7. Use lazy loading techniques for images

Images will then only load when the user needs them (such as entering the viewport), rather than every image on a page - some which may not even be viewed - loading simultaneously.

8. Create custom icon fonts

Most websites feature a number of custom icon graphics, from social media logos to custom symbols such as arrows for navigation items. You are likely loading hundreds of icons you will not use - and therefore loading a much larger file than you need. So, instead of loading icons individually as single files, explore creating custom icon fonts with services such as IcoMoon. This way, your entire icon set can then be cached as a single file, and will load instantly after the first load.

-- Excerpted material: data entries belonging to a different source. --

**design/flow/run.sh**
```bash
#!/bin/bash
# the make line also repeats each setting of config.mk as NAME=value (left out here)
make -C /OpenROAD-flow-scripts/flow DESIGN_CONFIG=/design/flow/config.mk WORK_HOME=/design/flow/orfs CLKGATE_MAP_FILE= finish
```
**design/flow/config.mk**
```make
export PLATFORM = sky130hd
export DESIGN_NAME = Processor
export DESIGN_NICKNAME = Processor
export VERILOG_FILES = /design/flow/design.v
export SDC_FILE = /design/flow/constraint.sdc
export NUM_CORES = 4
export LEC_CHECK = 0
export ABC_AREA = 0
export CAP_MARGIN = 20
export CORE_MARGIN = 2
export CORE_UTILIZATION = 65
export CTS_CLUSTER_DIAMETER = 359
export HOLD_SLACK_MARGIN = -0.09
export MAX_ROUTING_LAYER = met4
export SETUP_SLACK_MARGIN = -0.8
export SLEW_MARGIN = 20
export TNS_END_PERCENT = 15
```
**design/flow/constraint.sdc**
```tcl
create_clock -name core_clock -period 11.5 [get_ports {clk}]
set_input_delay 2.3000 -clock core_clock [delete_from_list [all_inputs] [get_ports {clk}]]
set_output_delay 2.3000 -clock core_clock [all_outputs]
set_load 0.01 [all_outputs]
```
**design/flow/design.v**
```verilog
module ComplexALU(
    input wire [31:0] operand1,
    input wire [31:0] operand2,
    input wire [3:0] opcode,
    output reg [31:0] result
);
always @(*) begin
    case(opcode)
        4'b0000: begin 
            result[31:16] = operand1[31:16] + operand2[31:16];
            result[15:0] = operand1[15:0] + operand2[15:0];
        end
        4'b0001: begin 
            result[31:16] = operand1[31:16] - operand2[31:16];
            result[15:0] = operand1[15:0] - operand2[15:0];
        end
        4'b0010: begin  
            result[31:16] = (operand1[31:16] * operand2[31:16]) - (operand1[15:0] * operand2[15:0]);
            result[15:0] = (operand1[31:16] * operand2[15:0]) + (operand1[15:0] *operand2[31:16]);
        end
        default:  
            result = 32'h0;
    endcase
end
endmodule
module RegisterFile(
    input wire clk,
    input wire rst,
    input wire [4:0] read_addr1,
    input wire [4:0] read_addr2,
    input wire [4:0] write_addr,
    input wire write_enable,
    input wire [31:0] write_data,
    output reg [31:0] read_data1,
    output reg [31:0] read_data2
);
reg [31:0] registers [15:0];
integer i;
always @(*) begin
	read_data1 = registers[read_addr1[3:0]];
    read_data2 = registers[read_addr2[3:0]];
end
always @(posedge clk) begin
    if (rst) begin
        for (i = 0; i < 16; i = i + 1)
            registers[i] <= 32'h0;
        registers[0] <= 32'h00010002;  
        registers[1] <= 32'h00030004;  
    end
	else if (write_enable) begin
        registers[write_addr[3:0]] <= write_data;
    end
end
endmodule
module Processor(
    input wire clk,
    input wire rst,
    input wire [15:0] instruction,
    output reg [4:0] pc,
    output wire [31:0] result,
    output wire [31:0] data_1,
    output wire [31:0] data_2
);
RegisterFile reg_file_inst(
    .clk(clk),
    .rst(rst),
    .read_addr1({1'b0, instruction[11:8]}),
    .read_addr2({1'b0, instruction[7:4]}),
    .write_addr({1'b0, instruction[3:0]}),
    .write_enable(1'b1),
    .write_data(result),
    .read_data1(data_1),
    .read_data2(data_2)
);
ComplexALU alu(
    .operand1(data_1),
    .operand2(data_2),
    .opcode(instruction[15:12]),
    .result(result)
);
always @(posedge clk) begin
    if (rst)
        pc <= 5'd0;
    else
        pc <= pc + 1;
end
endmodule
```
==> out/qor.csv, run 1 <==
metric,value,unit
status,"complete, but fails checks",
check.faults,setup timing,
grt_overflow_total,0,
period_used_share,115.1,%
cp_max_fo,11,
rr_worst_depth,33,
warnings,36,
worstSetupEndpointType,output port,
fp.dieW,264.8,microns
worstMarginPinSlew,1262,ps
cp-startpoint,instruction[8],
path_class,in -> out,
synthTopLogicFamily,adder cells,
cts_hold_buffers,0,
ys_sh_xor,3.914,%
period_minus_slack,13230,ps
clk_pin_slew,100,ps
aoi_share,5.199,%
yosysWarnings,3,
finish.utilization,78.64,%
via_count,39660,
synth_area_per_cell,11.25,sq um
stdcell_area,52910,sq um
arrival,10930,ps
finalHoldViolCount,0,
routed-wl-met2,81380,microns
clock_skew,41.63,ps
clk_path_buf_depth,3,
numPortBuffers,118,
cp_common_cell,fa_1,
syn_to_final_growth,19.68,%
ys_area,44210,sq um
holdPathStages,1,
mux_area_share,14.27,%
grt_pass1_wl,281300,microns
grt_max_degree,33,
wl_met1,57420,microns
syn_nets,4541,
routed.top_layer,met4,
vias_per_cell,7.372,
htreeDepth,2,
max_cap_viol_count,0,
seq_area_frac_synth,35.00,%
crit_family,adder cells,
yosysTopAreaCell,edfxtp_1,
hold_class,reg -> reg,
rr_endpoint,reg_file_inst.registers[6][31],
design.die.area,70120,sq um
drtAntennaViolNets,0,
ios,119,
synth-edff-count,512,
min_to,pc[0],
grt_usage,59.15,%
ys_async_sr_fraction,0,%
antenna_found_initial,14,
syn-instance-count,3930,
drv_slew,0,
maxSlewHeadroom,15.86,%
finalNetCount,5068,
cts.sinks,517,
drt_wl_total,197500,microns
rrSetupSlack,2230,ps
drt-initial-drc-count,8190,
max_stage_delay,660,ps
hp-start,pc[0],
endpoint,result[15],
cts_tree,yes,
synth.most_common_cell,nor2_1,
place_congestion,1.062,
crit_buf_inv,9,
pre_cts_ws,-1962,ps
fp-utilization,65.71,%
yosys.area_share.simple,10.86,%
max_freq,75.56,MHz
ys_types,72,
die_h,264.8,microns
ctsRootBufferMaster,clkbuf_16,
rows,95,
ys_sh_adder,23.13,%
ys_cells,3930,
drcViolationCount,0,
cts_buffers,43,
top_cell_area_share,34.78,%
fill_cells,3752,
r2r-start,reg_file_inst.registers[6][17],
cp-start-kind,input port,
worstSkewPairLatency,660,ps
core_area,67280,sq um
crit_path_top_delay_cell,mux4_2,
ff_type,edfxtp_1,
mappedNetlistArea,44210,sq um
worst_slack,-1734,ps
route.met3.wl,34700,microns
common_cells,"915 x nor2_1, 548 x inv_1, 512 x edfxtp_1, 374 x fa_1, 254 x mux4_2",
dp_hpwl,127800,microns
cp_num_cells,31,
setup-violations-final,22,
ys_seq_elements,517,
avgRoutedWirePerCell,36.72,microns
rsz0062_at_grt,true,
cp.required,9200,ps
firstDrtPassIters,13,
grt_pass1_vias,41380,
top_cells_by_area,"edfxtp_1 35%, fa_1 17%, mux4_2 13%",
postPlaceCellArea,50880,sq um
[per-stage QoR]
step / TNS (ps) / std cells / hold WS, ps
after global placement: -23020 / 5270 / 438.4
after CTS: -17600 / 5359 / 501.2
after floorplan: -10520 / 3930 / 469.1
after global routing: -24040 / 5379 / 562.3
final: -21410 / 5380 / 552.3
after detailed placement: -25390 / 5270 / 469.3
[what timing repair did]
action                                  CTS  global route
pin swaps                                18            19
resized                                  63            36
gates cloned                              0             1
endpoints found under the setup margin   17            17
buffers inserted                         20             4
[cell type report]
cell class | count | area [sq um] | area share, %
Multi-Input combinational cell | 2596 | 25930 | 49.01
Clock inverter | 23 | 237.7 | 0.4493
Antenna cell | 18 | 45.04 | 0.08513
Inverter | 561 | 2111 | 3.989
Timing Repair Buffer | 738 | 6855 | 12.96
Tap cell | 873 | 1092 | 2.065
Sequential cell | 517 | 15470 | 29.25
Clock buffer | 54 | 1160 | 2.192
[metal layers]
metal  up-vias  GRT usage, %
met1     18430         64.35
met2      4991         81.92
li1      14230             -
met4         0         48.69
met3      2015         28.42
met5         -             -
==> inputs of run 2 (changes only) <==
Settings changed: CORE_MARGIN 2 to 4, CORE_UTILIZATION 65 to 70, CTS_CLUSTER_DIAMETER 359 to 213, HOLD_SLACK_MARGIN -0.09 to -0.1, SETUP_SLACK_MARGIN -0.8 to 0.41.
Clock period 11.5 ns to 12.8 ns, I/O delays scaled along.
==> run 2 against run 1 <==
  * The run now fails in global routing
  * Die area shrank 4.1%
  * Synthesized cell count stayed put
  * Area after synthesis is the same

9. Monitor and optimise database queries if you are using a CMS

Heavy and slow database queries can have a big impact on site speed, so identify and optimise them for better performance. For WordPress we recommend using the Query Monitor plugin.

10. Don’t rely on JQuery

JQuery is a common JavaScript library used for front-end interaction and effects, but it’s a relatively large file to load, and is often combined with large pre-built libraries to support a single UI effect. Consider redeveloping using standard JavaScript, or explore whether you can achieve the effect with modern CSS techniques and no JavaScript at all.

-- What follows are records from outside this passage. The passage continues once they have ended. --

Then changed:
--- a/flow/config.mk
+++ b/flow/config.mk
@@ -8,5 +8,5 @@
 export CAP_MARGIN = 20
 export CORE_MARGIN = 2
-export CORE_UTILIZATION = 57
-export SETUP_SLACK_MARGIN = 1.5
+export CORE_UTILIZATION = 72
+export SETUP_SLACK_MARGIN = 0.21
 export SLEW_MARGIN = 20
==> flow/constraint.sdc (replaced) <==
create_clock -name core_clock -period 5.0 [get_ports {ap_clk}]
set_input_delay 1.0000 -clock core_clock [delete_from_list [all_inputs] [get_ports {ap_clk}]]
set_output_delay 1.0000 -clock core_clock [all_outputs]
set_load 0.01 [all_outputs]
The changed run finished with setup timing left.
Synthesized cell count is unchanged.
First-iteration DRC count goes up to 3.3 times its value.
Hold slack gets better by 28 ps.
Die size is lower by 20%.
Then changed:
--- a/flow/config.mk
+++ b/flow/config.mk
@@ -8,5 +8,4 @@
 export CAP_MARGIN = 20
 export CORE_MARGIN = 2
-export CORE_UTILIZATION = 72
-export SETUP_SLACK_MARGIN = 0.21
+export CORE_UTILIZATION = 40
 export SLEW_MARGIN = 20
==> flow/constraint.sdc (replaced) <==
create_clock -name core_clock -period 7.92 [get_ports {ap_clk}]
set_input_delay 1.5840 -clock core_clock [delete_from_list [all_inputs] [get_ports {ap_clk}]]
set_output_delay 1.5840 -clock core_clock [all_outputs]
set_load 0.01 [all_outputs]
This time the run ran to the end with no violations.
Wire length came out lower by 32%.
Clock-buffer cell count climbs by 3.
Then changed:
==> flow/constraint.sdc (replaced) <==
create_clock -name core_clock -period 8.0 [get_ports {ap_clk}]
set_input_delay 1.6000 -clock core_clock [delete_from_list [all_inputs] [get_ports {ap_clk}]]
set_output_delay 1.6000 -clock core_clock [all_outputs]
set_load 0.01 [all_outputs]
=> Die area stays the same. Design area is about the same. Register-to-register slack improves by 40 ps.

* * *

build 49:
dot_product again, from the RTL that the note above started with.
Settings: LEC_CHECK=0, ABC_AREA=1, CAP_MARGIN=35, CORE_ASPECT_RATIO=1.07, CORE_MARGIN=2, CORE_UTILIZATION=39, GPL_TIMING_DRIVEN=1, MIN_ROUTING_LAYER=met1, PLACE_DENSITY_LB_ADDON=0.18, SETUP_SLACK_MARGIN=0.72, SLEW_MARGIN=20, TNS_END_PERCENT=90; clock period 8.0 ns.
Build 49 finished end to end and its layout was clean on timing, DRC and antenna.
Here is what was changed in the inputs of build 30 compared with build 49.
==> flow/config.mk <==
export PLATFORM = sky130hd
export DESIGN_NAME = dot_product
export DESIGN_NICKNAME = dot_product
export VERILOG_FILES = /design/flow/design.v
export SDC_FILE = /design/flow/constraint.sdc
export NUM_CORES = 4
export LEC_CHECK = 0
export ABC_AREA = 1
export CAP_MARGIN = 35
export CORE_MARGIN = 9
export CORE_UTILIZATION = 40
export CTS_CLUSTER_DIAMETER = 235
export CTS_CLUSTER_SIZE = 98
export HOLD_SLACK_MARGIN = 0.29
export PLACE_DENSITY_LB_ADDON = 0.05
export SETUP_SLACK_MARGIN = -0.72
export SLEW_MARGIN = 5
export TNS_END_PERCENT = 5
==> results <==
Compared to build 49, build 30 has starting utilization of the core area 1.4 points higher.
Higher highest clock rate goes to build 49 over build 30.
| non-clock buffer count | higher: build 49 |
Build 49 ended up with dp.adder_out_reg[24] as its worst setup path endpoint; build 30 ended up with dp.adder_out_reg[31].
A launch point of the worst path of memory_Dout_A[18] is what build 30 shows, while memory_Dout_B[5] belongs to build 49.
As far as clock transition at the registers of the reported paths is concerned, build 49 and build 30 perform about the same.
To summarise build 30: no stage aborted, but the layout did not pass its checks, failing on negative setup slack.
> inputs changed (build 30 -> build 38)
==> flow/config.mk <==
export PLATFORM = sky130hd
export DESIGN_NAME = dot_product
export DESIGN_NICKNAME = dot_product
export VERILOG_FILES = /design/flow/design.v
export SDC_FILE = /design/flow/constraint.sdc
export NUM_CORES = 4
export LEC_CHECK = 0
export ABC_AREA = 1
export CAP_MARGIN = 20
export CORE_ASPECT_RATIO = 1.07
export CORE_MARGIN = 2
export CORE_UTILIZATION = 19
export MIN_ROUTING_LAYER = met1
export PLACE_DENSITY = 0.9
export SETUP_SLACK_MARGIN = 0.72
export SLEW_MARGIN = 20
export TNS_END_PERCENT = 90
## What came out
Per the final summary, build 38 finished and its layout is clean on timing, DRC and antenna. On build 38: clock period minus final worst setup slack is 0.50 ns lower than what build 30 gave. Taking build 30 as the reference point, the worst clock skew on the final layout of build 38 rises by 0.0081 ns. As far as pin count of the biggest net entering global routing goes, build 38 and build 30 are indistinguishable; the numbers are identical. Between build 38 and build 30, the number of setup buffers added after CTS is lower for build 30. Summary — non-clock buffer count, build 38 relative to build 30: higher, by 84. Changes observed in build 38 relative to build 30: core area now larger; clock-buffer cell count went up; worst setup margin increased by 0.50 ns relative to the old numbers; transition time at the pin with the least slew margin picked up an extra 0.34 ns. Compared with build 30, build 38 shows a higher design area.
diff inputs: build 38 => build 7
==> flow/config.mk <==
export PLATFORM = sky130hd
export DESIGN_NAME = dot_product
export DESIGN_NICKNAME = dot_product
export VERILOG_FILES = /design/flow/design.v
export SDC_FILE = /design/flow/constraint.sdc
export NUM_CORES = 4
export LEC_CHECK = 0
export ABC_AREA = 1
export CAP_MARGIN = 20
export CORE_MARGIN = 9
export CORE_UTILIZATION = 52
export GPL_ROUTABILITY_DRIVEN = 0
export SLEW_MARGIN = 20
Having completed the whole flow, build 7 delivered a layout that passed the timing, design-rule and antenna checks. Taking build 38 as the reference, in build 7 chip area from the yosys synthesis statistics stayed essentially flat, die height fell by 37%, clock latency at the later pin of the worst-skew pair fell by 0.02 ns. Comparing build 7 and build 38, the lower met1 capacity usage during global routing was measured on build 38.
==> inputs of run a <==
## fir
module fir(
	input			clk_100k,
	input			rst_n,
	input 	signed [8:0]	samp_in,
	output 	signed [8:0]	fir_out	
);
clock: 16.0 ns
lec_check: 0
cap_margin: 5
core_margin: 3
core_utilization: 29
gpl_routability_driven: 0
gpl_timing_driven: 1
max_routing_layer: met5
min_routing_layer: met2
place_density_lb_addon: 0.17
setup_slack_margin: 1.01
slew_margin: 5
run.sh (not shown) runs the stock make flow with config.mk's settings and CLKGATE_MAP_FILE=.
==> inputs of run b, as changes to run a <==
- CORE_MARGIN: 3 -> 9
- GPL_TIMING_DRIVEN: 1 -> 0
- MAX_ROUTING_LAYER: met5 -> met4
- PLACE_DENSITY_LB_ADDON: 0.17 -> default
- SLEW_MARGIN: 5 -> 20
==> results <==
- Run a ran to the end with no violations. Run b ran to the end with violations: setup timing.
- Of run a and run b, run a has the higher design area (gap about 0.9%, measured against run b).
- Between run b and run a, the lower sequential share of layout area is in run a (gap 0.11 points).
- Between run a and run b, the lower clock-buffer cell count is in run b (gap 1).
- Flip-flop count is the same in run a and run b.
- In run b the maximum frequency is smaller than in run a, by 3.8%.
- Of run a and run b, run b has the higher worst hold slack (gap 0.020 ns).
- Between run b and run a, the lower wire length is in run b (gap about 14%, measured against run a).
- In run a the core utilization is higher than in run b, by 0.30 points.
- Of run b and run a, run b has the higher register-to-register slack (gap 0.03 ns).
- In run b the worst setup slack is lower than in run a, by 0.61 ns.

11. Consider using a JavaScript framework to decouple the front end of your site from a complicated CMS

By using a framework such as Next.js or Gatsby.js, known for their speed, you can achieve the best of both worlds. This type of setup is called headless, by separating what your users see on the front end of your website from the clunkiness that might be lurking in your CMS, you can deliver a lightning fast experience whilst still enjoying the comforts and functionality of your favourite content management platform.

It’s always difficult to put a number on projected page speed, but the techniques above helped us achieve top-level results in the space of just a few months and with these insights, hopefully you’ll be inspired to think creatively when it comes to improving your own speed.